As Washington prepares for the April 29 arrival of
China's heir apparent, Vice President Hu Jintao, the misinformation
that beclouds U.S.-China relations should encourage U.S.
policymakers to refresh their understandings of the principles that
guide U.S. policy toward Taiwan so that their statements will not
be taken out of context or assigned a broader meaning than
intended.
The
friction between Washington and Beijing over U.S. relations with
Taiwan has been widely discussed since mid-March after Beijing
cancelled some naval exchanges with the United States. By
mid-April, however, new U.S.-China military exchanges had started,
U.S. naval ship calls at Hong Kong had resumed, and concerns that
Beijing would cancel Vice President Hu's visit had dissipated.

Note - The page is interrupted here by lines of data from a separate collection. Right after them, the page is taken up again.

==> src/design/dwpd_pkg.sv <==
// dwpd_pkg: shared types, widths, register indexes and microcode encoding
// for the dual wheel pid drive unit
// no dependencies
package dwpd_pkg;

    function automatic int max2(input int a, input int b);
        return (a > b) ? a : b;
    endfunction

    // sizing
    localparam int COUNT_BITS = 10;
    localparam int ACCUM_BITS = 24;

    localparam int ERR_W     = COUNT_BITS + 1;
    localparam int DIFF_W    = COUNT_BITS + 2;
    localparam int DB_W      = 8;
    localparam int MAG_W     = max2(ERR_W, DB_W);
    localparam int GAIN_W    = 16;
    localparam int DUTY_W    = 14;
    localparam int DRIVE_W   = 15;
    localparam int FRAC_BITS = 16;
    localparam int ONE_Q16   = 65536;
    localparam int UNIT_W    = FRAC_BITS + 1;

    // shared multiplier and accumulator
    localparam int MA_W   = GAIN_W + 1;
    localparam int MB_W   = max2(max2(ACCUM_BITS, DIFF_W), UNIT_W + 2);
    localparam int PROD_W = MA_W + MB_W;
    localparam int SUM_W  = PROD_W + 2;
    localparam int SAT_W  = max2(ACCUM_BITS, ERR_W) + 1;

    localparam logic signed [SAT_W-1:0] ACC_HI =
        {{(SAT_W - ACCUM_BITS + 1){1'b0}}, {(ACCUM_BITS - 1){1'b1}}};
    localparam logic signed [SAT_W-1:0] ACC_LO = ~ACC_HI;

    // configuration port
    localparam int CFG_IDX_W  = 3;
    localparam int CFG_DATA_W = 16;

    localparam logic [CFG_IDX_W-1:0] REG_TARGET_COUNT = 3'd0;
    localparam logic [CFG_IDX_W-1:0] REG_DEADBAND     = 3'd1;
    localparam logic [CFG_IDX_W-1:0] REG_GAIN_P       = 3'd2;
    localparam logic [CFG_IDX_W-1:0] REG_GAIN_I       = 3'd3;
    localparam logic [CFG_IDX_W-1:0] REG_GAIN_D       = 3'd4;
    localparam logic [CFG_IDX_W-1:0] REG_BASE_DUTY    = 3'd5;

    localparam logic [COUNT_BITS-1:0] RST_TARGET_COUNT = COUNT_BITS'(50);
    localparam logic [DB_W-1:0]       RST_DEADBAND     = 8'd3;
    localparam logic [GAIN_W-1:0]     RST_GAIN_P       = 16'd1966;
    localparam logic [GAIN_W-1:0]     RST_GAIN_I       = 16'd328;
    localparam logic [GAIN_W-1:0]     RST_GAIN_D       = 16'd9830;
    localparam logic [DUTY_W-1:0]     RST_BASE_DUTY    = 14'd6000;

    // microcode encoding
    localparam int UPC_W = 4;
    localparam logic [UPC_W-1:0] UPC_LAST = 4'd13;

    localparam logic [1:0] MUL_P     = 2'd0;
    localparam logic [1:0] MUL_D     = 2'd1;
    localparam logic [1:0] MUL_I     = 2'd2;
    localparam logic [1:0] MUL_DRIVE = 2'd3;

    localparam logic [1:0] ACC_NONE  = 2'd0;
    localparam logic [1:0] ACC_CLAMP = 2'd1;
    localparam logic [1:0] ACC_ADD   = 2'd2;

    typedef struct packed {
        logic       side;
        logic [1:0] mul_sel;
        logic       mul_en;
        logic [1:0] acc_op;
        logic       commit;
        logic       skip_if_hold;
        logic       last;
    } uop_t;

    typedef struct packed {
        logic run;
        uop_t uop;
    } seq_ctrl_t;

    typedef struct packed {
        logic               adjust_now;
        logic               adjusted;
        logic [DRIVE_W-1:0] left_drive;
        logic [DRIVE_W-1:0] right_drive;
    } dp_stat_t;

    typedef struct packed {
        logic [COUNT_BITS-1:0] target_count;
        logic [DB_W-1:0]       deadband;
        logic [GAIN_W-1:0]     gain_p;
        logic [GAIN_W-1:0]     gain_i;
        logic [GAIN_W-1:0]     gain_d;
        logic [DUTY_W-1:0]     base_duty;
    } cfg_t;

    typedef struct packed {
        logic [COUNT_BITS-1:0] left_ticks;
        logic [COUNT_BITS-1:0] right_ticks;
    } in_beat_t;

    typedef struct packed {
        logic [DRIVE_W-1:0] left_drive;
        logic [DRIVE_W-1:0] right_drive;
        logic               adjusted;
    } out_beat_t;

    // clamp a q16 value to [0, 1.0]
    function automatic logic [UNIT_W-1:0] clamp_unit(input logic signed [SUM_W-1:0] v);
        logic signed [SUM_W-1:0] one;
        one = SUM_W'(ONE_Q16);
        if (v < 0) begin
            return '0;
        end else if (v > one) begin
            return UNIT_W'(ONE_Q16);
        end else begin
            return v[UNIT_W-1:0];
        end
    endfunction

endpackage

China's denunciation of the Taiwan defense minister's attendance at
a recent business conference in Florida, where he conferred with
top U.S. officials, may reflect political imperatives in the run-up
to the Chinese Communist Party's Sixteenth Party Congress in six
months.
In
his diplomatic debut as a key player in Beijing-U.S. policy, Hu is
under pressure to keep U.S. relationship with Taiwan from getting
firmer. One of his talking points is said to be a demand that
Washington at a minimum not bring Taiwan into any security
alliance, and he hopes it is an issue on which Washington can
reassure him. But the success of his visit will be measured in
Beijing by reactions in the Western media. If Hu impresses American
audiences as an intelligent, articulate, forward-thinking leader,
his political stock will rise at home. If his trip founders on
controversy, especially over the Taiwan issue, some in Beijing will
argue to keep the putatively more experienced President Jiang Zemin
on the scene to handle foreign affairs.
To
prepare properly for Hu's visit, Administration and congressional
leaders must be fully cognizant of key elements of U.S. policy
toward China and Taiwan. Among the most important: the "one-China"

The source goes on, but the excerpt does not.